What changes in your off-horse training requirements have you observed over that time? I read, I watch, I learn, I ask. I read about the latest training methods, equipment, techniques, feed, supplements. I watch training and competition videos of top riders. I learn by adopting some new techniques into my training.
I ask my friends who are competing at much higher heights In Europe what I need to do to improve my horses and myself. I send them videos of me training and competing and they send me back points on what I can improve on and what I have got right. I also keep up to date with nutrition and fitness for myself.
My advice would be to Ride as many different types of horses as you can. Ride difficult horses, they will make you a better rider. These days I see many parents wanting only warm blood horses to lease for their children, when you are learning to ride, a horse is a horse. A thoroughbred horse off the track or a polo pony will teach you as much as any horse.Once your basics are solid and you want to take up any discipline of Equestrian sport to a more professional level, then yes you will need a more specialised breed of horse to suit the purpose. Also do not buy a horse without knowing everything there is to know about feed, management, shoeing, vet care. It teaches you to communicate with an animal without using any words and in the end you have a language that you both understand and a bond that is indescribable.
Success requires a lot of sacrifice, hard work and dedication. Most of my friends are going for holidays, while I am saving all my money so that I can go train and compete in Europe, so I can learn more. Even if you are born into a super rich family and can buy the best horses in the world, remember you still have to be able to ride them. Don't skip even on step in training and learning, because more often than not when you are jumping in the big classes and have to make a split second decision, it will be what you learnt along the way that will come in handy.You have to be ok with losing, there are chances of losing in this sport more than you will win but when you do win, nothing beats that feeling. Train in Europe even for a short while, if you can, they are years ahead of us and what you can learn about horses, riding and competition you cannot in India at least for now. Get yourself a sponsor, I am doing it on my own and believe me it is not easy. A good sponsor will help you get to your aim much quicker. Look at Fuad Mirza, the Asian Games Silver Medallist for Eventing, he is super talented and has a fantastic sponsor. It is because of the backing of his sponsor and his hard work he has qualified for the Tokyo Olympics.

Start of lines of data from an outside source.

File: src/rtl/system_x.sv
// Registered 2-bit magnitude comparator: X={A,B} against W={C,D}, one-cycle latency.
// Optional Y toggle counter on TOGGLES, enabled by defining SYSTEMX_TOGGLE_CNT_EN.
module system_x (
  input  logic clk,
  input  logic rst,
  input  logic A,
  input  logic B,
  input  logic C,
  input  logic D,
  output logic Y,
  output logic EQ,
  output logic LT,
  output logic VALID
`ifdef SYSTEMX_TOGGLE_CNT_EN
  ,
  output logic [7:0] TOGGLES
`endif
);

  logic [1:0] x_op;
  logic [1:0] w_op;
  logic       gt_d, eq_d, lt_d;
  logic       y_q, eq_q, lt_q, valid_q;

  assign x_op = {A, B};
  assign w_op = {C, D};

  always_comb begin
    gt_d = 1'b0;
    eq_d = 1'b0;
    lt_d = 1'b0;
    if (x_op > w_op)       gt_d = 1'b1;
    else if (x_op == w_op) eq_d = 1'b1;
    else                   lt_d = 1'b1;
  end

  // Flags are one-hot except while in reset, where all three read 0.
  always_ff @(posedge clk) begin
    if (rst) begin
      y_q     <= 1'b0;
      eq_q    <= 1'b0;
      lt_q    <= 1'b0;
      valid_q <= 1'b0;
    end else begin
      y_q     <= gt_d;
      eq_q    <= eq_d;
      lt_q    <= lt_d;
      valid_q <= 1'b1;
    end
  end

  assign Y     = y_q;
  assign EQ    = eq_q;
  assign LT    = lt_q;
  assign VALID = valid_q;

`ifdef SYSTEMX_TOGGLE_CNT_EN
  logic [7:0] tog_q;
  logic [7:0] tog_d;

  // Counts edges where Y changes value; holds at 255 rather than wrapping.
  always_comb begin
    tog_d = tog_q;
    if ((gt_d != y_q) && (tog_q != 8'hFF)) tog_d = tog_q + 8'd1;
  end

  always_ff @(posedge clk) begin
    if (rst) tog_q <= 8'd0;
    else     tog_q <= tog_d;
  end

  assign TOGGLES = tog_q;
`endif

endmodule

File: config.mk
export PLATFORM = sky130hd
export DESIGN_NAME = system_x
export DESIGN_NICKNAME = d
export VERILOG_FILES = /design/src/rtl/system_x.sv
export SDC_FILE = /design/constraint.sdc
export NUM_CORES = 1
export LEC_CHECK = 0
export ABC_AREA = 1
export CAP_MARGIN = 10
export CORE_AREA = 8 8 45 47
export CTS_BUF_LIST = sky130_fd_sc_hd__clkbuf_8
export DETAILED_ROUTE_END_ITERATION = 7
export DIE_AREA = 0 0 53 55
export PLACE_DENSITY_LB_ADDON = 0.15
export SYNTH_ARGS = -nofsm -noshare
export SYNTH_HDL_FRONTEND = slang
export SYNTH_SLANG_ARGS = --single-unit
File: constraint.sdc
create_clock -name clk -period 1.9 [get_ports clk]
set_input_delay 0.475 -clock clk [delete_from_list [all_inputs] [get_ports clk]]
set_output_delay 0.475 -clock clk [all_outputs]
set_load 0.01 [all_outputs]
==> results.json <==
{
  "status": "complete, no violations",
  "min_period_ns": 1.52,
  "cts_buffers": 3,
  "place_area_um2": 273,
  "avgSynthCellArea_um2": 9.04,
  "cp-end-kind": "output port",
  "finalHoldViolCount": 0,
  "synthesis.area_um2": 163,
  "ys.flop_type": "dfxtp_1",
  "maxCapViolCount": 0,
  "wl_per_cell_um": 7.33,
  "max_freq_mhz": 660,
  "clk_pin_slew_ns": 0.03,
  "yosysWarnings": 0,
  "die_h_um": 55,
  "synth_cell_types": 9,
  "fp.dieW_um": 53,
  "final_area_um2": 314,
  "first_pass_iters": 2,
  "gr-total-overflow": 0,
  "drt-initial-drc-count": 1,
  "cts_hold_buf": 0,
  "p_per_area_mw_per_mm2": 989,
  "syn-num-nets": 26,
  "antennaDiodeCount": 0,
  "grt_usage_pct": 2.84,
  "vdd_drop_max_v": 0.000162,
  "ys_seq_elements": 4,
  "cts_setup_buffers": 0,
  "synth_top_area_share_pct": 49.2,
  "routed_wl_um": 337,
  "dp.cells": 43,
  "die-area_mm2": 0.00292,
  "netlist_instances": 18,
  "grt_pass1_vias": 143,
  "drc": 0,
  "synth.area.top_cells": "dfxtp_1 (49%), ha_1 (15%), inv_1 (9.2%)",
  "grt_setup_unrepaired": "false",
  "pin_count": 10,
  "post-route-period-util_pct": 79.8,
  "postRouteAntennaNets": 0,
  "grt_pass1_wl_um": 517,
  "setup_viol": 0,
  "synthTopCellsByCount": "dfxtp_1 (4), inv_1 (4), ha_1 (2), nand2_1 (2), nand2_2 (2)",
  "vias_per_cell": 3.13,
  "num_vias": 144,
  "final_layout_size_suffix_gt1_share_pct": 26.7,
  "crit_chain": "clkdlybuf4s50_1",
  "h-tree-depth": 1,
  "critPathKind": "reg2out",
  "yosys.area.top_type": "dfxtp_1",
  "async_flop_share_pct": 0,
  "max_stage_delay_ns": 0.53,
  "slew_viol_final": 0,
  "path_max_fanout": 1,
  "tightest_slew_ns": 0.125,
  "cp-start-kind": "register",
  "nets": 40,
  "cts_resized": 0,
  "path_buf_inv": 1,
  "slowest_stage": "clkdlybuf4s50_1",
  "crit_arrival_ns": 1.04,
  "final-instance-count-excl-fill": 46,
  "p_leak_nw": 0.143,
  "cts_sinks": 4,
  "antenna_found_initial": 0,
  "max_slew_margin_pct": 91.6,
  "finalWeightedCongestion": 0.576,
  "grt_start_max_net_pins": 3,
  "cp_top_family": "buffers and inverters",
  "layout_setup_ws_ns": 0.384,
  "synth_enable_flop_cells": 0,
  "initial_utilization_pct": 11.8,
  "core-area_mm2": 0.00138,
  "setup_tns_ns": 0,
  "cts_root_buf": "clkbuf_8",
  "dp_hpwl_um": 300,
  "timing.hold.ws_ns": 0.811,
  "seq_area_frac_synth_pct": 49.2,
  "required_ns": 1.42,
  "pre_cts_ws_ns": 0.327,
  "placementRows": 14,
  "area_growth_pct": 93.1,
  "cts_buffer_depth": 2,
  "min_path_type": "in2reg",
  "portBuffers": 9,
  "cts_tree": "done"
}
==> worst paths after layout <==
check	endpoint	from	slack, ns	cells after the start
setup / recovery	VALID	VALID	0.38	1
hold / removal	VALID	rst	0.81	2
==> through the flow <==
step / power (W) / util, %
global route: 0.000325 / 22.7
detailed placement: 0.000140 / 19.7
global placement: 0.000139 / 19.7
finish: 0.000311 / 22.7
CTS: 0.000318 / 22.7
floorplan: 0.000114 / -
==> cell type report <==
class / instances / area, µm²
clock buffers: 3 / 41.3
fillers: 157 / 1070
inverters: 5 / 18.8
multi-input cells: 9 / 63.8
flip-flops and latches: 4 / 80.1
well taps: 16 / 20.0
repair buffers: 9 / 90.1
==> layout by cell type (no fill, tap or decap) <==
cell             synthesis  routed
a21oi_2                  1       1
clkbuf_8                 0       3
clkdlybuf4s50_1          0       9
dfxtp_1                  4       4
ha_1                     2       2
inv_1                    4       4
inv_2                    1       1
nand2_1                  2       2
nand2_2                  2       2
nor2_1                   1       1
nor2_2                   1       1
==> layer usage <==
metal	wire, µm	GRT usage, %
met1	140	2.58
met2	111	2.54
met3	85	2.67
met4	0	5.17
met5	0	0
==> kinds of logic after synthesis <==
family	count (synthesis)	share of synthesized area, %
AOI/OAI and AO/OA	1	5.39
DFF	4	49.2
buffers and inverters	5	11.5
adders and majority gates	2	15.4
and+or+nand+nor	6	18.5
==> state kept, by name, summed over array words and instances, names as in the netlist <==
name and count:
EQ 1, LT 1, VALID 1, Y 1
==> report_power, final <==
part | total [W] | internal (W) | switching [W]
clock network | 0.000173 | 0.000135 | 0.0000384
logic | 0.0000453 | 0.0000266 | 0.0000187
registers | 0.0000923 | 0.0000910 | 0.00000131
total | 0.000311 | 0.000252 | 0.0000584
No activity file was read; power rests on OpenSTA's default activity.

For me the idea of success is being a good daughter, or when I do anything truthfully, If I can give back whatever little I can, if I can be a better person than what I was yesterday, I'd consider myself successful.
The factors for my success are My SAI Baba, my parents and my brother, it's because of their sacrifice and everything they have done for me, I can live my dream. My horses who have been my greatest teachers and lastly myself, I have never given up, strife has only made me stronger and more resolute.
I would say. Don't follow in my footsteps, make your own path. We all have a little bit of greatness in us, find yours and make it shine.